At first, we had trouble keeping our special time to five minutes. This was partly my bias, I couldn’t fathom what we could possibly do in this short a time, and I let things run on. There was more inertia to start then, so days would go by when we didn’t fit special time in together. But now I set a timer, and we stick by it – she’s good about finishing up when the timer dings, and we together put things away and look forward to the next “Special 5”.
Some nice things:
It’s such a short time period that if the activity is not the greatest or doesn’t work well we never feel unsatisfied. Really, the activity is a decoy to spend five quality, positive minutes together. I think my daughter understands this too, at some level. She doesn’t choose to do something complex that will take a long time even though I know she could think of oodles of these kinds of activities that she would love to do.

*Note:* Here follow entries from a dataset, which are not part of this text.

### src/rtl/memseq_pkg.sv
// Shared types and phase constants for the memory port sequencer.
package memseq_pkg;

    typedef enum logic [2:0] {
        IDLE,
        RD_A,
        RD_B,
        WR,
        RSP
    } state_t;

    localparam logic [1:0] PH_READ  = 2'b00;
    localparam logic [1:0] PH_WRITE = 2'b10;

endpackage

### src/rtl/mem_port_sequencer.sv
// Sequences one request (two reads, optional write) onto a phased 1w1r memory
// port and returns both read results through a valid/ready response.
module mem_port_sequencer
    import memseq_pkg::*;
#(
    parameter int ELEMENTS_W = 7,
    parameter int WIDTH      = 32,
    parameter int ZERO_REG   = 1
) (
    input  logic                  clk,
    input  logic                  rst_n,
    input  logic [1:0]            counter,
    input  logic                  req_valid,
    output logic                  req_ready,
    input  logic [ELEMENTS_W-1:0] req_raddr_a,
    input  logic [ELEMENTS_W-1:0] req_raddr_b,
    input  logic                  req_we,
    input  logic [ELEMENTS_W-1:0] req_waddr,
    input  logic [WIDTH-1:0]      req_wdata,
    output logic                  rsp_valid,
    input  logic                  rsp_ready,
    output logic [WIDTH-1:0]      rsp_rdata_a,
    output logic [WIDTH-1:0]      rsp_rdata_b,
    output logic [ELEMENTS_W-1:0] mem_raddr,
    input  logic [WIDTH-1:0]      mem_rdata,
    output logic [ELEMENTS_W-1:0] mem_waddr,
    output logic                  mem_write,
    output logic [WIDTH-1:0]      mem_wdata
);

    state_t                  state;
    state_t                  state_next;
    logic                    issued;
    logic                    issued_next;
    logic                    cap_a;
    logic                    cap_b;
    logic                    accept;
    logic                    write_live;

    logic [ELEMENTS_W-1:0]   addr_a;
    logic [ELEMENTS_W-1:0]   addr_b;
    logic                    we;
    logic [ELEMENTS_W-1:0]   waddr;
    logic [WIDTH-1:0]        wdata;

    // Address 0 behaves as a hard-wired zero register when enabled.
    function automatic logic suppressed(input logic [ELEMENTS_W-1:0] addr);
        return (ZERO_REG != 0) && (addr == '0);
    endfunction

    assign accept     = req_valid && req_ready;
    assign write_live = we && !suppressed(waddr);

    always_ff @(posedge clk) begin
        if (!rst_n) begin
            state  <= IDLE;
            issued <= 1'b0;
        end else begin
            state  <= state_next;
            issued <= issued_next;
        end
    end

    // A read is issued on the first counter==PH_READ edge; the memory's
    // registered output is then captured on the following edge.
    always_comb begin
        state_next  = state;
        issued_next = issued;
        cap_a       = 1'b0;
        cap_b       = 1'b0;
        case (state)
            IDLE: begin
                issued_next = 1'b0;
                if (accept) begin
                    if (suppressed(req_raddr_a) && suppressed(req_raddr_b)) begin
                        state_next = WR;
                    end else if (suppressed(req_raddr_a)) begin
                        state_next = RD_B;
                    end else begin
                        state_next = RD_A;
                    end
                end
            end
            RD_A: begin
                if (!issued) begin
                    if (counter == PH_READ) begin
                        issued_next = 1'b1;
                    end
                end else begin
                    cap_a       = 1'b1;
                    issued_next = 1'b0;
                    if (addr_b == addr_a) begin
                        cap_b      = 1'b1;
                        state_next = WR;
                    end else if (suppressed(addr_b)) begin
                        state_next = WR;
                    end else begin
                        state_next = RD_B;
                    end
                end
            end
            RD_B: begin
                if (!issued) begin
                    if (counter == PH_READ) begin
                        issued_next = 1'b1;
                    end
                end else begin
                    cap_b       = 1'b1;
                    issued_next = 1'b0;
                    state_next  = WR;
                end
            end
            WR: begin
                if (!write_live || (counter == PH_WRITE)) begin
                    state_next = RSP;
                end
            end
            RSP: begin
                if (rsp_ready) begin
                    state_next = IDLE;
                end
            end
            default: state_next = IDLE;
        endcase
    end

    // Results start at zero on accept so suppressed reads need no extra work.
    always_ff @(posedge clk) begin
        if (!rst_n) begin
            addr_a      <= '0;
            addr_b      <= '0;
            we          <= 1'b0;
            waddr       <= '0;
            wdata       <= '0;
            rsp_rdata_a <= '0;
            rsp_rdata_b <= '0;
        end else begin
            if (accept) begin
                addr_a      <= req_raddr_a;
                addr_b      <= req_raddr_b;
                we          <= req_we;
                waddr       <= req_waddr;
                wdata       <= req_wdata;
                rsp_rdata_a <= '0;
                rsp_rdata_b <= '0;
            end
            if (cap_a) begin
                rsp_rdata_a <= mem_rdata;
            end
            if (cap_b) begin
                rsp_rdata_b <= mem_rdata;
            end
        end
    end

    // Gating with rst_n keeps an in-flight write from landing on the reset edge.
    assign req_ready = rst_n && (state == IDLE);
    assign rsp_valid = (state == RSP);
    assign mem_write = rst_n && (state == WR) && write_live;
    assign mem_raddr = (state == IDLE) ? '0 : ((state == RD_B) ? addr_b : addr_a);
    assign mem_waddr = (state == IDLE) ? '0 : waddr;
    assign mem_wdata = (state == IDLE) ? '0 : wdata;

endmodule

Often we spend the time drawing together, a specific project that she proposes, like “draw an underwater scene” or “you draw the back halves of all the animals I draw”.

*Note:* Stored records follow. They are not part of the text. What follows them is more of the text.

--- src/rtl/i2s_pkg.sv ---
// Shared I2S constants and helpers used by the transmitter and the receiver.
package i2s_pkg;

  localparam int unsigned I2S_DATA_W  = 16;
  localparam int unsigned I2S_CLK_DIV = 4;
  localparam int unsigned I2S_SLOTS   = 2 * I2S_DATA_W;

  function automatic int unsigned i2s_slots(input int unsigned data_w);
    return 2 * data_w;
  endfunction

  // Word select leads the data by one bit: high from the last left slot to the second-last right slot.
  function automatic logic i2s_ws_right(input int unsigned slot, input int unsigned data_w);
    return (slot >= data_w - 1) && (slot <= 2 * data_w - 2);
  endfunction

endpackage

--- src/rtl/i2s_clk_gen.sv ---
// I2S bit clock divider: bit_clk toggles every CLK_DIV clk cycles; o_fall marks the cycle whose edge drops bit_clk.
module i2s_clk_gen
  import i2s_pkg::*;
#(
  parameter int unsigned CLK_DIV = I2S_CLK_DIV
) (
  input  logic i_clk,
  input  logic i_rst,
  output logic o_bit_clk,
  output logic o_fall
);

  localparam logic [7:0] DIV_LAST = 8'(CLK_DIV - 1);

  logic [7:0] r_div;
  logic       r_bit_clk;
  logic       w_wrap;

  assign w_wrap = (r_div == DIV_LAST);

  always_ff @(posedge i_clk) begin
    if (i_rst) begin
      r_div     <= '0;
      r_bit_clk <= 1'b0;
    end else if (w_wrap) begin
      r_div     <= '0;
      r_bit_clk <= ~r_bit_clk;
    end else begin
      r_div <= r_div + 8'd1;
    end
  end

  assign o_bit_clk = r_bit_clk;
  assign o_fall    = w_wrap && r_bit_clk;

endmodule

No matter how busy we are, we can always find the time and stamina sometime in the day to fit in five minutes. Even when we are out and don’t start until way past bedtime, it’s not a big deal to keep her up five more minutes. Even when I’m tired, or have a billion things to do, or on a deadline, or cranky, or preoccupied, five minutes is almost always doable because like a lost penny, a five minute interval can so easily scoot by unnoticed anyway.
Multiple times now my daughter has said that our “Special 5” was her favorite part of the day. It’s not a big deal, but it is a big deal. Five minutes. That’s a pretty good investment.